▸ DESCRIPTION OF THE TASK
Each line below is to be copied exactly as it appears.

▸ PROVIDED RECORDS

※ ※ ※

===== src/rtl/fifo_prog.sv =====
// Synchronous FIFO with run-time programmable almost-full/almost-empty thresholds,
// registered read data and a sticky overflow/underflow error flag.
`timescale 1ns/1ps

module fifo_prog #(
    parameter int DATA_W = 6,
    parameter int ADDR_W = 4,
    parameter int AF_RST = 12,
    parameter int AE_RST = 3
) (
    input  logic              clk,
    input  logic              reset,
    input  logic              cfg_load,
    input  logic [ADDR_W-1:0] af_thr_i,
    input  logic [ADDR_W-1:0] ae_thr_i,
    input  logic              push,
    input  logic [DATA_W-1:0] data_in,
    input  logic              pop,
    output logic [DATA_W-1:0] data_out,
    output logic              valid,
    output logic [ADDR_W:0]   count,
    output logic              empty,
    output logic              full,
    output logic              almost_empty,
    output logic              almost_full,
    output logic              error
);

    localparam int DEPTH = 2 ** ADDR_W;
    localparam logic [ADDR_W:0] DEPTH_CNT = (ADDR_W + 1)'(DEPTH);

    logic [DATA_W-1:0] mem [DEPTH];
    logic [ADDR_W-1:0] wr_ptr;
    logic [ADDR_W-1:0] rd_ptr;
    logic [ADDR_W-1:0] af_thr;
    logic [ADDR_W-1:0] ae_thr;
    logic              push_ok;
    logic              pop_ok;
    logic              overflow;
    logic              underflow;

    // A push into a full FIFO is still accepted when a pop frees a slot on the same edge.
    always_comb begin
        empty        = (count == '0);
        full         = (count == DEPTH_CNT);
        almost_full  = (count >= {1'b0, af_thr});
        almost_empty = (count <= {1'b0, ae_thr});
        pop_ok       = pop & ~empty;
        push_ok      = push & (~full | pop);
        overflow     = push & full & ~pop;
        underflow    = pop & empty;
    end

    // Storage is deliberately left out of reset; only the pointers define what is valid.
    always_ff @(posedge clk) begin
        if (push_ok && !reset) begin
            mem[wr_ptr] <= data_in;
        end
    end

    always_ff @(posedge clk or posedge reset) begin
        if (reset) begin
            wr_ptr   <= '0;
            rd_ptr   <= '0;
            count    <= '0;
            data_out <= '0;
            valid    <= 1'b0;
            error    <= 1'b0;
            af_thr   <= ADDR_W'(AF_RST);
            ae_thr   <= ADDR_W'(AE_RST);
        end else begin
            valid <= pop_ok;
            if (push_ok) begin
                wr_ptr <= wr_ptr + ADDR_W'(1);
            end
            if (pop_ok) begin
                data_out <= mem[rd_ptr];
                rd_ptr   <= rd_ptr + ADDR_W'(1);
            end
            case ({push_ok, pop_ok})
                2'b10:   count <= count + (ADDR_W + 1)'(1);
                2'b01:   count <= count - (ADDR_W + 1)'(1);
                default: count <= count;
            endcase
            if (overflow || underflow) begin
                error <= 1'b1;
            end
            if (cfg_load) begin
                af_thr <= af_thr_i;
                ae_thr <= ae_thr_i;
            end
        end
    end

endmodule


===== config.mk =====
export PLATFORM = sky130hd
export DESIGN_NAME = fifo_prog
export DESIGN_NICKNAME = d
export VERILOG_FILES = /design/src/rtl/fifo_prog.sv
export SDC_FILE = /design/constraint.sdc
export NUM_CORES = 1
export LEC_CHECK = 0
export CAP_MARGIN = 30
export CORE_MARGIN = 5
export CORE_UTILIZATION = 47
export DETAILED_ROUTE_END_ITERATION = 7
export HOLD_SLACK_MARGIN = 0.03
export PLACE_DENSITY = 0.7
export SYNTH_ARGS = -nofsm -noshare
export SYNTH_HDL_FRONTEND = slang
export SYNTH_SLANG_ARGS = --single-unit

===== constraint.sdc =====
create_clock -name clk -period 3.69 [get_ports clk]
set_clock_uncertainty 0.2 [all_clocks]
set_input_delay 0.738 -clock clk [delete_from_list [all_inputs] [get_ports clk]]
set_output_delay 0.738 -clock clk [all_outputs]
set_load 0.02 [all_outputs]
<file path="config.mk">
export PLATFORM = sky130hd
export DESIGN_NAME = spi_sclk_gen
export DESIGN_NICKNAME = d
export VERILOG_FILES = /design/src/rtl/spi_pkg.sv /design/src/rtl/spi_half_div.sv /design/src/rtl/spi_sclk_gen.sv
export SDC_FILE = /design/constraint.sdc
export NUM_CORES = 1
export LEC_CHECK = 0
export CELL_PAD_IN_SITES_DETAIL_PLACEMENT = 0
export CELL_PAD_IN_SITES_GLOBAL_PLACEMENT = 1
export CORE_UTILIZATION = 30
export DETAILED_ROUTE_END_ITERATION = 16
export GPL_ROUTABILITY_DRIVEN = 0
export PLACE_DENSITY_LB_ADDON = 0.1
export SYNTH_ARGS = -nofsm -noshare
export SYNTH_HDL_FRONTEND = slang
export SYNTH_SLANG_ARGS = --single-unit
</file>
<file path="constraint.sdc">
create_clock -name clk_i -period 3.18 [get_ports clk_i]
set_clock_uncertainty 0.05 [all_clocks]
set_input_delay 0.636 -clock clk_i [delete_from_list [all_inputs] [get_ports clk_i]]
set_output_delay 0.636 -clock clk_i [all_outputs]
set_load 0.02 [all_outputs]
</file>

※ ※ ※

▸ RESPONSE TO THE EXERCISE
===== src/rtl/fifo_prog.sv =====
// Synchronous FIFO with run-time programmable almost-full/almost-empty thresholds,
// registered read data and a sticky overflow/underflow error flag.
`timescale 1ns/1ps

module fifo_prog #(
    parameter int DATA_W = 6,
    parameter int ADDR_W = 4,
    parameter int AF_RST = 12,
    parameter int AE_RST = 3
) (
    input  logic              clk,
    input  logic              reset,
    input  logic              cfg_load,
    input  logic [ADDR_W-1:0] af_thr_i,
    input  logic [ADDR_W-1:0] ae_thr_i,
    input  logic              push,
    input  logic [DATA_W-1:0] data_in,
    input  logic              pop,
    output logic [DATA_W-1:0] data_out,
    output logic              valid,
    output logic [ADDR_W:0]   count,
    output logic              empty,
    output logic              full,
    output logic              almost_empty,
    output logic              almost_full,
    output logic              error
);

    localparam int DEPTH = 2 ** ADDR_W;
    localparam logic [ADDR_W:0] DEPTH_CNT = (ADDR_W + 1)'(DEPTH);

    logic [DATA_W-1:0] mem [DEPTH];
    logic [ADDR_W-1:0] wr_ptr;
    logic [ADDR_W-1:0] rd_ptr;
    logic [ADDR_W-1:0] af_thr;
    logic [ADDR_W-1:0] ae_thr;
    logic              push_ok;
    logic              pop_ok;
    logic              overflow;
    logic              underflow;

    // A push into a full FIFO is still accepted when a pop frees a slot on the same edge.
    always_comb begin
        empty        = (count == '0);
        full         = (count == DEPTH_CNT);
        almost_full  = (count >= {1'b0, af_thr});
        almost_empty = (count <= {1'b0, ae_thr});
        pop_ok       = pop & ~empty;
        push_ok      = push & (~full | pop);
        overflow     = push & full & ~pop;
        underflow    = pop & empty;
    end

    // Storage is deliberately left out of reset; only the pointers define what is valid.
    always_ff @(posedge clk) begin
        if (push_ok && !reset) begin
            mem[wr_ptr] <= data_in;
        end
    end

    always_ff @(posedge clk or posedge reset) begin
        if (reset) begin
            wr_ptr   <= '0;
            rd_ptr   <= '0;
            count    <= '0;
            data_out <= '0;
            valid    <= 1'b0;
            error    <= 1'b0;
            af_thr   <= ADDR_W'(AF_RST);
            ae_thr   <= ADDR_W'(AE_RST);
        end else begin
            valid <= pop_ok;
            if (push_ok) begin
                wr_ptr <= wr_ptr + ADDR_W'(1);
            end
            if (pop_ok) begin
                data_out <= mem[rd_ptr];
                rd_ptr   <= rd_ptr + ADDR_W'(1);
            end
            case ({push_ok, pop_ok})
                2'b10:   count <= count + (ADDR_W + 1)'(1);
                2'b01:   count <= count - (ADDR_W + 1)'(1);
                default: count <= count;
            endcase
            if (overflow || underflow) begin
                error <= 1'b1;
            end
            if (cfg_load) begin
                af_thr <= af_thr_i;
                ae_thr <= ae_thr_i;
            end
        end
    end

endmodule


===== config.mk =====
export PLATFORM = sky130hd
export DESIGN_NAME = fifo_prog
export DESIGN_NICKNAME = d
export VERILOG_FILES = /design/src/rtl/fifo_prog.sv
export SDC_FILE = /design/constraint.sdc
export NUM_CORES = 1
export LEC_CHECK = 0
export CAP_MARGIN = 30
export CORE_MARGIN = 5
export CORE_UTILIZATION = 47
export DETAILED_ROUTE_END_ITERATION = 7
export HOLD_SLACK_MARGIN = 0.03
export PLACE_DENSITY = 0.7
export SYNTH_ARGS = -nofsm -noshare
export SYNTH_HDL_FRONTEND = slang
export SYNTH_SLANG_ARGS = --single-unit

===== constraint.sdc =====
create_clock -name clk -period 3.69 [get_ports clk]
set_clock_uncertainty 0.2 [all_clocks]
set_input_delay 0.738 -clock clk [delete_from_list [all_inputs] [get_ports clk]]
set_output_delay 0.738 -clock clk [all_outputs]
set_load 0.02 [all_outputs]
<file path="config.mk">
export PLATFORM = sky130hd
export DESIGN_NAME = spi_sclk_gen
export DESIGN_NICKNAME = d
export VERILOG_FILES = /design/src/rtl/spi_pkg.sv /design/src/rtl/spi_half_div.sv /design/src/rtl/spi_sclk_gen.sv
export SDC_FILE = /design/constraint.sdc
export NUM_CORES = 1
export LEC_CHECK = 0
export CELL_PAD_IN_SITES_DETAIL_PLACEMENT = 0
export CELL_PAD_IN_SITES_GLOBAL_PLACEMENT = 1
export CORE_UTILIZATION = 30
export DETAILED_ROUTE_END_ITERATION = 16
export GPL_ROUTABILITY_DRIVEN = 0
export PLACE_DENSITY_LB_ADDON = 0.1
export SYNTH_ARGS = -nofsm -noshare
export SYNTH_HDL_FRONTEND = slang
export SYNTH_SLANG_ARGS = --single-unit
</file>
<file path="constraint.sdc">
create_clock -name clk_i -period 3.18 [get_ports clk_i]
set_clock_uncertainty 0.05 [all_clocks]
set_input_delay 0.636 -clock clk_i [delete_from_list [all_inputs] [get_ports clk_i]]
set_output_delay 0.636 -clock clk_i [all_outputs]
set_load 0.02 [all_outputs]
</file>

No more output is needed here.